A mais recente tragédia trazida pelo lume avivou na minha memória os anos da minha infância, quando as casas se rodeavam de palheiros que resguardavam gado, serviam de despensa e ainda algumas, poucas, casas de colmo que lá dentro abrigavam famílias inteiras e numerosas.

Era eu bem pequenina, dentro dos anos duma mão cheia, quando saí ao caminho para ver as vistas, ou tirar uma soneca no caminho deserto, quando uma nuvem de fumo enorme, alta e escura se cruzou no meu limite visual. Era uma casa de colmo incendiada inadvertidamente por uma criança que lá vivia. Fui chamar a minha mãe que se juntou ao já existente burburinho que se levantou entre a vizinhança com baldes e bidões, água da levada desviada para apagar o lume. Na altura não havia bombeiros, embora a Ponta do Sol já os tivesse tido, durante grande parte dos anos oitenta os lumes dali eram apagados pelas gentes dali unidas com um único objetivo comunitário.

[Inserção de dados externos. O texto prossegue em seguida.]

--- src/logic/icd_pkg.sv ---
// Constants, types and encodings shared by the instruction-cycle decoder.
// Assumes a 24-bit program word, a 125 MHz core clock and a Wishbone slave port.
//
// Summary of operation
// - Double-word instruction spans 48 bits; second word's upper 8 bits are zero.
// - A lone second word, upper 8 bits zero, decodes as a no-operation.
// - Every double-word instruction takes exactly two cycles.
// - Single-word takes one cycle; two when condition true or PC changes.
// - Jumps, indirect calls, table accesses and returns take two or three cycles.
// - Skip takes two cycles over single-word, three over two-word instruction.
// - A double-word data move takes two cycles.
// - Sixteen working registers, zero to fifteen, as base, source or destination.
// - File-register ops defaulting to the working register use register zero.
// - Accumulator write-back goes to register thirteen or its target, post-increment two.
// - X prefetch uses reg 8 or 9 with modify, reg 9 plus 12, or none.
// - Y prefetch uses reg 10 or 11 with modify, reg 11 plus 12, or none.
// - X and Y prefetch destinations are working registers four to seven.
// - Multiply operands are one of six distinct pairs from registers four to seven.
// - Square multiplies one of registers four to seven by itself.
// - Divide takes dividend and divisor from a register pair, direct addressing only.
// - Bit position is a 4-bit field selecting bit 0 to 15.
// - Ten-bit literal limited to 0..255 in byte mode, 0..1023 in word mode.
// - Accumulator operand selects exactly one of two accumulators, A or B.
// - Core keeps carry, digit carry, negative, overflow and sticky zero flags.
// - Core keeps overflow and saturation flags for accumulators A and B.
// - Single-word instruction is 24 bits with an 8-bit opcode field.

`default_nettype none

package icd_pkg;

  // Instruction word layout
  localparam int          WORD_W      = 24;
  localparam int          OPC_MSB     = 23;
  localparam int          OPC_LSB     = 16;

  // Opcode classes
  localparam logic [7:0]  OPC_NOP     = 8'h00;
  localparam logic [7:0]  OPC_DWORD   = 8'h01;
  localparam logic [7:0]  OPC_MOVD    = 8'h02;
  localparam logic [7:0]  OPC_BRCOND  = 8'h03;
  localparam logic [7:0]  OPC_JUMP    = 8'h04;
  localparam logic [7:0]  OPC_CALLIND = 8'h05;
  localparam logic [7:0]  OPC_TABLE   = 8'h06;
  localparam logic [7:0]  OPC_RETURN  = 8'h07;
  localparam logic [7:0]  OPC_IRET    = 8'h08;
  localparam logic [7:0]  OPC_SKIP    = 8'h09;
  localparam logic [7:0]  OPC_SQR     = 8'h0c;
  localparam logic [7:0]  OPC_DIV     = 8'h0d;
  localparam logic [7:0]  OPC_BIT     = 8'h0e;
  localparam logic [7:0]  OPC_TEN_BIT_LITERAL   = 8'h0f;
  localparam logic [7:0]  OPC_FILE    = 8'h14;
  localparam logic [5:0]  OPC_MAC_HI  = 6'h04;   // 8'h10..8'h13: bit0 acc, bit1 write-back

  // Cycle counts
  localparam logic [1:0]  CYC_ONE     = 2'h1;
  localparam logic [1:0]  CYC_TWO     = 2'h2;
  localparam logic [1:0]  CYC_THREE   = 2'h3;

  // Fixed register numbers
  localparam logic [3:0]  REG_W0      = 4'h0;
  localparam logic [3:0]  REG_W4      = 4'h4;
  localparam logic [3:0]  REG_W8      = 4'h8;
  localparam logic [3:0]  REG_W9      = 4'h9;
  localparam logic [3:0]  REG_W10     = 4'ha;
  localparam logic [3:0]  REG_W11     = 4'hb;
  localparam logic [3:0]  REG_W12     = 4'hc;
  localparam logic [3:0]  REG_W13     = 4'hd;
  localparam logic [3:0]  AWB_INC     = 4'h2;
  localparam logic [3:0]  PF_IDX_CODE = 4'he;
  localparam logic [3:0]  PF_NONE     = 4'hf;
  localparam logic [9:0]  LIT_BYTE_MAX = 10'h0ff;

  // Wishbone register byte offsets
  localparam logic [3:0]  ADR_FLAGS   = 4'h0;
  localparam logic [3:0]  ADR_CTRL    = 4'h4;
  localparam logic [3:0]  ADR_INFO    = 4'h8;
  localparam logic        CTRL_RST    = 1'b1;
  localparam int          CTRL_EN_BIT = 0;
  // Flag register bit positions
  localparam int          FB_C  = 0;
  localparam int          FB_DC = 1;
  localparam int          FB_N  = 2;
  localparam int          FB_OV = 3;
  localparam int          FB_Z  = 4;
  localparam int          FB_OA = 8;
  localparam int          FB_OB = 9;
  localparam int          FB_SA = 10;
  localparam int          FB_SB = 11;

  typedef enum logic [1:0] {
    ICD_ST_ACCEPT = 2'b00,
    ICD_ST_WORD2  = 2'b01,
    ICD_ST_FILL   = 2'b10
  } icd_state_t;

  // One prefetch operand
  typedef struct packed {
    logic             en;
    logic             idx;
    logic [3:0]       addr;
    logic signed [3:0] mod;
  } icd_pf_t;

  // Decoded instruction handed to the execute stage
  typedef struct packed {
    logic [7:0]  opcode;
    logic [1:0]  cycles;
    logic [3:0]  wb;
    logic [3:0]  ws;
    logic [3:0]  wd;
    logic        acc_b;
    icd_pf_t     xpf;
    icd_pf_t     ypf;
    logic [3:0]  xd;
    logic [3:0]  yd;
    logic [3:0]  mul_a;
    logic [3:0]  mul_b;
    logic        awb_en;
    logic        awb_ind;
    logic [3:0]  bit_position_field;
    logic [9:0]  ten_bit_literal;
    logic        byte_mode;
    logic [12:0] file_addr;
    logic        to_file_op_default_work_reg;
    logic [23:0] ext_literal;
    logic        illegal;
  } icd_dec_t;

  // Flag update from the execute stage
  typedef struct packed {
    logic mcu_we;
    logic dsp_we;
    logic z_sticky;
    logic c;
    logic digit_carry_flag;
    logic n;
    logic signed_range_exceeded_flag;
    logic z;
    logic accum_a_overflow;
    logic accum_b_overflow;
    logic accum_a_clipped;
    logic accum_b_clipped;
  } icd_flag_upd_t;

endpackage

`default_nettype wire

--- src/logic/icd_decoder.sv ---
// Decode stage: cycle counting, operand decode, status flags, Wishbone registers.
// Assumes fetch presents words with valid/ready, execute reports condition and
// skip outcomes in the same cycle, and everything runs on clk_i.

`default_nettype none

module icd_decoder (
  input  wire logic                   clk_i,
  input  wire logic                   rst_i,
  // Fetch side
  input  wire logic                   word_valid_i,
  input  wire logic [23:0]            word_i,
  output logic                        word_ready_o,
  // Execute side outcomes for the current word
  input  wire logic                   cond_true_i,
  input  wire logic                   next_two_word_i,
  input  wire icd_pkg::icd_flag_upd_t flag_upd_i,
  output icd_pkg::icd_dec_t           dec_o,
  output logic                        dec_valid_o,
  output logic                        nop_fill_o,
  output logic [1:0]                  cycle_count_o,
  output logic [15:0]                 flags_o,
  // Wishbone classic slave
  input  wire logic                   cyc_i,
  input  wire logic                   stb_i,
  input  wire logic                   we_i,
  input  wire logic [3:0]             adr_i,
  input  wire logic [3:0]             sel_i,
  input  wire logic [31:0]            dat_i,
  output logic [31:0]                 dat_o,
  output logic                        ack_o
);

  icd_pkg::icd_state_t state_reg;
  icd_pkg::icd_state_t state_next;
  logic [1:0]          fill_reg;
  logic [23:0]         word1_reg;
  logic                ctrl_en_reg;
  logic [15:0]         flags_reg;
  logic [15:0]         retired_reg;
  logic                illegal_seen_reg;
  icd_pkg::icd_dec_t   dec_reg;
  logic                dec_valid_reg;
  logic                fill_out_reg;
  logic [31:0]         rdat_reg;
  logic                ack_reg;
  icd_pkg::icd_dec_t   dec_single;
  logic [7:0]          opc;
  logic                take;
  logic                wb_req;
  logic                wb_wr;

  // Prefetch decode: codes 0-6 low register, 7-13 high, 14 indexed, 15 none
  function automatic icd_pkg::icd_pf_t pf_decode(input logic [3:0] code,
                                                 input logic [3:0] lo,
                                                 input logic [3:0] hi);
    icd_pkg::icd_pf_t p;
    logic [2:0]       m;
    p      = '0;
    m      = (code >= 4'h7) ? 3'(code - 4'h7) : code[2:0];
    p.en   = (code != icd_pkg::PF_NONE);
    p.idx  = (code == icd_pkg::PF_IDX_CODE);
    p.addr = (code >= 4'h7) ? hi : lo;
    case (m)
      3'h0:    p.mod = 4'sh6;
      3'h1:    p.mod = 4'sh4;
      3'h2:    p.mod = 4'sh2;
      3'h4:    p.mod = -4'sh6;
      3'h5:    p.mod = -4'sh4;
      3'h6:    p.mod = -4'sh2;
      default: p.mod = 4'sh0;
    endcase
    if (p.idx || !p.en) begin
      p.mod = 4'sh0;
    end
    return p;
  endfunction

  assign opc  = word_i[icd_pkg::OPC_MSB:icd_pkg::OPC_LSB];
  assign take = word_valid_i && word_ready_o;

  // Single-word operand and cycle decode
  always_comb begin
    dec_single        = '0;
    dec_single.opcode = ctrl_en_reg ? opc : icd_pkg::OPC_NOP;
    dec_single.cycles = icd_pkg::CYC_ONE;
    // Generic three-register form, any of W0..W15
    dec_single.wd     = word_i[3:0];
    dec_single.ws     = word_i[7:4];
    dec_single.wb     = word_i[11:8];
    if (ctrl_en_reg) begin
      case (opc)
        // Lone second word or true NOP: one cycle, no effect
        icd_pkg::OPC_NOP: begin
          dec_single.wd = '0;
          dec_single.ws = '0;
          dec_single.wb = '0;
        end
        icd_pkg::OPC_DWORD:   dec_single.cycles = icd_pkg::CYC_TWO;
        icd_pkg::OPC_MOVD:    dec_single.cycles = icd_pkg::CYC_TWO;
        icd_pkg::OPC_BRCOND: begin
          dec_single.cycles = cond_true_i ? icd_pkg::CYC_TWO : icd_pkg::CYC_ONE;
        end
        icd_pkg::OPC_JUMP,
        icd_pkg::OPC_CALLIND,
        icd_pkg::OPC_TABLE:   dec_single.cycles = icd_pkg::CYC_TWO;
        icd_pkg::OPC_RETURN,
        icd_pkg::OPC_IRET:    dec_single.cycles = icd_pkg::CYC_THREE;
        icd_pkg::OPC_SKIP: begin
          if (cond_true_i) begin
            dec_single.cycles = next_two_word_i ? icd_pkg::CYC_THREE : icd_pkg::CYC_TWO;
          end
        end
        icd_pkg::OPC_SQR: begin
          dec_single.mul_a = icd_pkg::REG_W4 + {2'h0, word_i[1:0]};
          dec_single.mul_b = icd_pkg::REG_W4 + {2'h0, word_i[1:0]};
        end
        icd_pkg::OPC_DIV: begin
          // Register numbers only: no address modifier is decoded
          dec_single.ws = word_i[7:4];
          dec_single.wb = word_i[3:0];
          dec_single.wd = '0;
        end
        icd_pkg::OPC_BIT: begin
          dec_single.bit_position_field = word_i[15:12];
          dec_single.ws = word_i[3:0];
        end
        icd_pkg::OPC_TEN_BIT_LITERAL: begin
          dec_single.byte_mode = word_i[14];
          dec_single.ten_bit_literal = word_i[13:4];
          // Byte mode keeps the low eight bits and flags the overrun
          if (word_i[14] && (word_i[13:4] > icd_pkg::LIT_BYTE_MAX)) begin
            dec_single.ten_bit_literal = {2'h0, word_i[11:4]};
            dec_single.illegal = 1'b1;
          end
        end
        icd_pkg::OPC_FILE: begin
          dec_single.file_addr = word_i[12:0];
          dec_single.to_file_op_default_work_reg   = word_i[13];
          dec_single.wd        = icd_pkg::REG_W0;
          dec_single.ws        = '0;
          dec_single.wb        = '0;
        end
        default: begin
          if (opc[7:2] == icd_pkg::OPC_MAC_HI) begin
            dec_single.acc_b   = opc[0];
            dec_single.awb_en  = opc[1];
            dec_single.awb_ind = word_i[15];
            dec_single.wd      = icd_pkg::REG_W13;
            dec_single.wb      = word_i[15] ? icd_pkg::AWB_INC : '0;
            dec_single.ws      = '0;
            // Six distinct pairs; codes 6 and 7 are rejected
            case (word_i[14:12])
              3'h0:    {dec_single.mul_a, dec_single.mul_b} = {4'h4, 4'h5};
              3'h1:    {dec_single.mul_a, dec_single.mul_b} = {4'h4, 4'h6};
              3'h2:    {dec_single.mul_a, dec_single.mul_b} = {4'h4, 4'h7};
              3'h3:    {dec_single.mul_a, dec_single.mul_b} = {4'h5, 4'h6};
              3'h4:    {dec_single.mul_a, dec_single.mul_b} = {4'h5, 4'h7};
              3'h5:    {dec_single.mul_a, dec_single.mul_b} = {4'h6, 4'h7};
              default: dec_single.illegal = 1'b1;
            endcase
            dec_single.xpf = pf_decode(word_i[11:8], icd_pkg::REG_W8, icd_pkg::REG_W9);
            dec_single.ypf = pf_decode(word_i[7:4], icd_pkg::REG_W10, icd_pkg::REG_W11);
            dec_single.xd  = icd_pkg::REG_W4 + {2'h0, word_i[3:2]};
            dec_single.yd  = icd_pkg::REG_W4 + {2'h0, word_i[1:0]};
          end
        end
      endcase
    end
  end

  // Sequencer: second word capture and filler insertion
  always_comb begin
    state_next = state_reg;
    case (state_reg)
      icd_pkg::ICD_ST_ACCEPT: begin
        if (take && ctrl_en_reg && (opc == icd_pkg::OPC_DWORD)) begin
          state_next = icd_pkg::ICD_ST_WORD2;
        end else if (take && (dec_single.cycles != icd_pkg::CYC_ONE)) begin
          state_next = icd_pkg::ICD_ST_FILL;
        end
      end
      icd_pkg::ICD_ST_WORD2: begin
        if (take) begin
          state_next = icd_pkg::ICD_ST_ACCEPT;
        end
      end
      icd_pkg::ICD_ST_FILL: begin
        if (fill_reg == 2'h1) begin
          state_next = icd_pkg::ICD_ST_ACCEPT;
        end
      end
      default: state_next = icd_pkg::ICD_ST_ACCEPT;
    endcase
  end

  // Fetch stalls only while filler cycles run
  assign word_ready_o = (state_reg != icd_pkg::ICD_ST_FILL);

  always_ff @(posedge clk_i) begin
    if (rst_i) begin
      state_reg <= icd_pkg::ICD_ST_ACCEPT;
    end else begin
      state_reg <= state_next;
    end
  end

  // Filler counter: cycles beyond the first become no-operations
  always_ff @(posedge clk_i) begin
    if (rst_i) begin
      fill_reg <= 2'h0;
    end else if (state_reg == icd_pkg::ICD_ST_ACCEPT && state_next == icd_pkg::ICD_ST_FILL) begin
      fill_reg <= 2'(dec_single.cycles - 2'h1);
    end else if (fill_reg != 2'h0) begin
      fill_reg <= 2'(fill_reg - 2'h1);
    end
  end

  // First word is held until its partner arrives
  always_ff @(posedge clk_i) begin
    if (rst_i) begin
      word1_reg <= 24'h000000;
    end else if (take && state_reg == icd_pkg::ICD_ST_ACCEPT) begin
      word1_reg <= word_i;
    end
  end

  // Decoded output; the first word of a pair emits nothing until the second
  always_ff @(posedge clk_i) begin
    if (rst_i) begin
      dec_reg       <= '0;
      dec_valid_reg <= 1'b0;
      fill_out_reg  <= 1'b0;
    end else begin
      dec_valid_reg <= 1'b0;
      fill_out_reg  <= (state_reg == icd_pkg::ICD_ST_FILL);
      if (take && state_reg == icd_pkg::ICD_ST_WORD2) begin
        dec_reg             <= '0;
        dec_reg.opcode      <= icd_pkg::OPC_DWORD;
        dec_reg.cycles      <= icd_pkg::CYC_TWO;
        dec_reg.ext_literal <= {word_i[15:0], word1_reg[7:0]};
        dec_reg.wd          <= word1_reg[11:8];
        // Nonzero upper byte in the second word is malformed
        dec_reg.illegal     <= (word_i[icd_pkg::OPC_MSB:icd_pkg::OPC_LSB] != 8'h00);
        dec_valid_reg       <= 1'b1;
      end else if (take && !(ctrl_en_reg && opc == icd_pkg::OPC_DWORD)) begin
        dec_reg       <= dec_single;
        dec_valid_reg <= 1'b1;
      end
    end
  end

  // Status flags: execute update wins over a software write in the same cycle
  always_ff @(posedge clk_i) begin
    if (rst_i) begin
      flags_reg <= 16'h0000;
    end else begin
      if (wb_wr && adr_i == icd_pkg::ADR_FLAGS) begin
        if (sel_i[0]) begin
          flags_reg[7:0] <= dat_i[7:0];
        end
        if (sel_i[1]) begin
          flags_reg[15:8] <= dat_i[15:8];
        end
      end
      if (flag_upd_i.mcu_we) begin
        flags_reg[icd_pkg::FB_C]  <= flag_upd_i.c;
        flags_reg[icd_pkg::FB_DC] <= flag_upd_i.digit_carry_flag;
        flags_reg[icd_pkg::FB_N]  <= flag_upd_i.n;
        flags_reg[icd_pkg::FB_OV] <= flag_upd_i.signed_range_exceeded_flag;
        // Sticky zero only ever clears across a multi-word sequence
        flags_reg[icd_pkg::FB_Z]  <= flag_upd_i.z_sticky ? (flags_reg[icd_pkg::FB_Z] & flag_upd_i.z)
                                                         : flag_upd_i.z;
      end
      if (flag_upd_i.dsp_we) begin
        flags_reg[icd_pkg::FB_OA] <= flag_upd_i.accum_a_overflow;
        flags_reg[icd_pkg::FB_OB] <= flag_upd_i.accum_b_overflow;
        flags_reg[icd_pkg::FB_SA] <= flag_upd_i.accum_a_clipped;
        flags_reg[icd_pkg::FB_SB] <= flag_upd_i.accum_b_clipped;
      end
      flags_reg[7:5]   <= 3'h0;
      flags_reg[15:12] <= 4'h0;
    end
  end

  // Control: decode enable, else every word runs as a no-operation
  always_ff @(posedge clk_i) begin
    if (rst_i) begin
      ctrl_en_reg <= icd_pkg::CTRL_RST;
    end else if (wb_wr && adr_i == icd_pkg::ADR_CTRL && sel_i[0]) begin
      ctrl_en_reg <= dat_i[icd_pkg::CTRL_EN_BIT];
    end
  end

  // Retired-instruction count and sticky malformed-word flag
  always_ff @(posedge clk_i) begin
    if (rst_i) begin
      retired_reg      <= 16'h0000;
      illegal_seen_reg <= 1'b0;
    end else begin
      if (dec_valid_reg) begin
        retired_reg <= 16'(retired_reg + 16'h0001);
      end
      // Set wins over the write-one-to-clear
      if (dec_valid_reg && dec_reg.illegal) begin
        illegal_seen_reg <= 1'b1;
      end else if (wb_wr && adr_i == icd_pkg::ADR_INFO && sel_i[2] && dat_i[16]) begin
        illegal_seen_reg <= 1'b0;
      end
    end
  end

  // Wishbone: one-cycle registered ack, unmapped addresses read zero
  assign wb_req = cyc_i && stb_i && !ack_reg;
  assign wb_wr  = wb_req && we_i;

  always_ff @(posedge clk_i) begin
    if (rst_i) begin
      ack_reg  <= 1'b0;
      rdat_reg <= 32'h00000000;
    end else begin
      ack_reg <= wb_req;
      if (wb_req && !we_i) begin
        case (adr_i)
          icd_pkg::ADR_FLAGS: rdat_reg <= {16'h0000, flags_reg};
          icd_pkg::ADR_CTRL:  rdat_reg <= {31'h00000000, ctrl_en_reg};
          icd_pkg::ADR_INFO:  rdat_reg <= {13'h0000, state_reg, illegal_seen_reg, retired_reg};
          default:            rdat_reg <= 32'h00000000;
        endcase
      end
    end
  end

  assign dat_o         = rdat_reg;
  assign ack_o         = ack_reg;
  assign dec_o         = dec_reg;
  assign dec_valid_o   = dec_valid_reg;
  assign nop_fill_o    = fill_out_reg;
  assign cycle_count_o = dec_reg.cycles;
  assign flags_o       = flags_reg;

endmodule

`default_nettype wire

Não muito tempo depois, as demais construções cobertas de colmo tiveram o mesmo destino, uma criança, um bêbado, um fumador descuidado, como hoje, eram as mais prováveis fontes de ignição.

E lá se formava a fila de gente a passar balde a balde, mão a mão, desde a levada para apagar os fogos por entre gritos de desespero, caras cobertas de cinza molhada, vaca resguardada ao longe, a ruminar observando daí, impávida, como se nada fosse, o seu castelo a se reduzir a quatro paredes de pedra escura.

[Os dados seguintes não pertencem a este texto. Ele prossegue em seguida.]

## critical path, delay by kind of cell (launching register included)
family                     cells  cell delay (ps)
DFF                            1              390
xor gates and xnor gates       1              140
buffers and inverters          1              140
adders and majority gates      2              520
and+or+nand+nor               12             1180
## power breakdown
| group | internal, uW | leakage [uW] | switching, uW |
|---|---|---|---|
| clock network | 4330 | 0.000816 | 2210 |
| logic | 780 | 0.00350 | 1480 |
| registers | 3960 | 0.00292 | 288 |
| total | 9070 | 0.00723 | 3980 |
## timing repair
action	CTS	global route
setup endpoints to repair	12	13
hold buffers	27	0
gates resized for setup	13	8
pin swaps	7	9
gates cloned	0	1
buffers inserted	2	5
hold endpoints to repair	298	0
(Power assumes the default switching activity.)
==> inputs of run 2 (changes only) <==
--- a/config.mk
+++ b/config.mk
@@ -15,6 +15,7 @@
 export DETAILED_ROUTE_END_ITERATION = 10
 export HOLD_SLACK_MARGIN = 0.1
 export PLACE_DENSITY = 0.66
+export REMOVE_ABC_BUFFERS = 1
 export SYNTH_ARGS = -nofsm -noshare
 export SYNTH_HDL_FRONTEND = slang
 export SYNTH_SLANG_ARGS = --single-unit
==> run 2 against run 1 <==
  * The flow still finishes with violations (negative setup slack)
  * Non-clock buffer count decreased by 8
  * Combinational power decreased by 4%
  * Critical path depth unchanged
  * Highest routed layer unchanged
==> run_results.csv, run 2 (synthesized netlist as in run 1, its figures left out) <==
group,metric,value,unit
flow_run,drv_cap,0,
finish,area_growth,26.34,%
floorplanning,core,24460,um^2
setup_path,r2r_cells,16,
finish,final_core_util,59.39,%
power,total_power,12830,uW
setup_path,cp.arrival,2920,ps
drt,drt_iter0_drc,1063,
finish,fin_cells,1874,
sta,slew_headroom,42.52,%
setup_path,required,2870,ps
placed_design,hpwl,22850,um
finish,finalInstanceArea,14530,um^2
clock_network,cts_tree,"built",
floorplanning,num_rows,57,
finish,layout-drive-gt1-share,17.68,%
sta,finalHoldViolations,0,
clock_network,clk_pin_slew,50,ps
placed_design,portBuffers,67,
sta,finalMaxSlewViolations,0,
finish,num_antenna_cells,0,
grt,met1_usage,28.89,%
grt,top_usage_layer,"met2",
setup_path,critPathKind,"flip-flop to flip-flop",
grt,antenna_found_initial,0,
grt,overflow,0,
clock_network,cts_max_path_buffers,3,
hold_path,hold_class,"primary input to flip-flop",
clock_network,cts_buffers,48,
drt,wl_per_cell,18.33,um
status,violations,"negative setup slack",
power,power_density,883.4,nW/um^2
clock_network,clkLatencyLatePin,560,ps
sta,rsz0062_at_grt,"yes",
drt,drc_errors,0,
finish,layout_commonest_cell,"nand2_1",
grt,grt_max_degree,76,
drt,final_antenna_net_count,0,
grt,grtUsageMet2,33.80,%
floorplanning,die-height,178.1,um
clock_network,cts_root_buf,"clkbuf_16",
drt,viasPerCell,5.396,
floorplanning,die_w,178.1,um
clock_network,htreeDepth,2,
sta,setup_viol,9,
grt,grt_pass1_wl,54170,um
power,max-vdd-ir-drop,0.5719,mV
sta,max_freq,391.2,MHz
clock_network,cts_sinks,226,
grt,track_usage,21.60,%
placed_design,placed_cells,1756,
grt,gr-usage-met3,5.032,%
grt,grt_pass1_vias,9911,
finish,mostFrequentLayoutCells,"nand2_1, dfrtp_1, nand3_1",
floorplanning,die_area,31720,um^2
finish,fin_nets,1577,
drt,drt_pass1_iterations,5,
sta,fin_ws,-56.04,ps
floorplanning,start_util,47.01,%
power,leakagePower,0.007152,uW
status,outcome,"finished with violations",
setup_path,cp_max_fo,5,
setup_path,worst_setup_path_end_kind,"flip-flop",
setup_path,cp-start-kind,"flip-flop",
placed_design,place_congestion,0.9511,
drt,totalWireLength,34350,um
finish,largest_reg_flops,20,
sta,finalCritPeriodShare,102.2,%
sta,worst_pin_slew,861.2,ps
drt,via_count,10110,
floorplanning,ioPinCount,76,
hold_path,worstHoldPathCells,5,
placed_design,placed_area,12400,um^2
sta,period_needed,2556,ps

Não eram raros os reacendimentos, não esqueçamos que era um sítio unido contra as chamas e não um grupo treinado que sabia as manhas do lume.

Voltava o burburinho, os gritos e depois…o silêncio. Um silêncio sepulcral, que nem as aves se atreviam importunar. O silêncio que só quem já passou por terra, objetos, casas ardidas conhece, um silêncio ensurdecedor de luto, de negrume, de morte, de resignação.

Um silêncio assustador, como se o fogo tornado cinza fosse manifestação de forças do mal a se regozijar.

Na casa de colmo que ardeu vivia gente, a minha tarefa foi levar chá dentro dum bule de esmalte azul-escuro. De vez em quando dou de caras com o bule e sinto o silêncio, as forças do mal, a casa desfeita a cinzas.

Possamos continuar a agir em corrente solidária, de balde mão em mão, até o silêncio final, da redução a cinzas, porque, tal como em todos os aspetos da vida, o mal não pode vencer. Nem vai.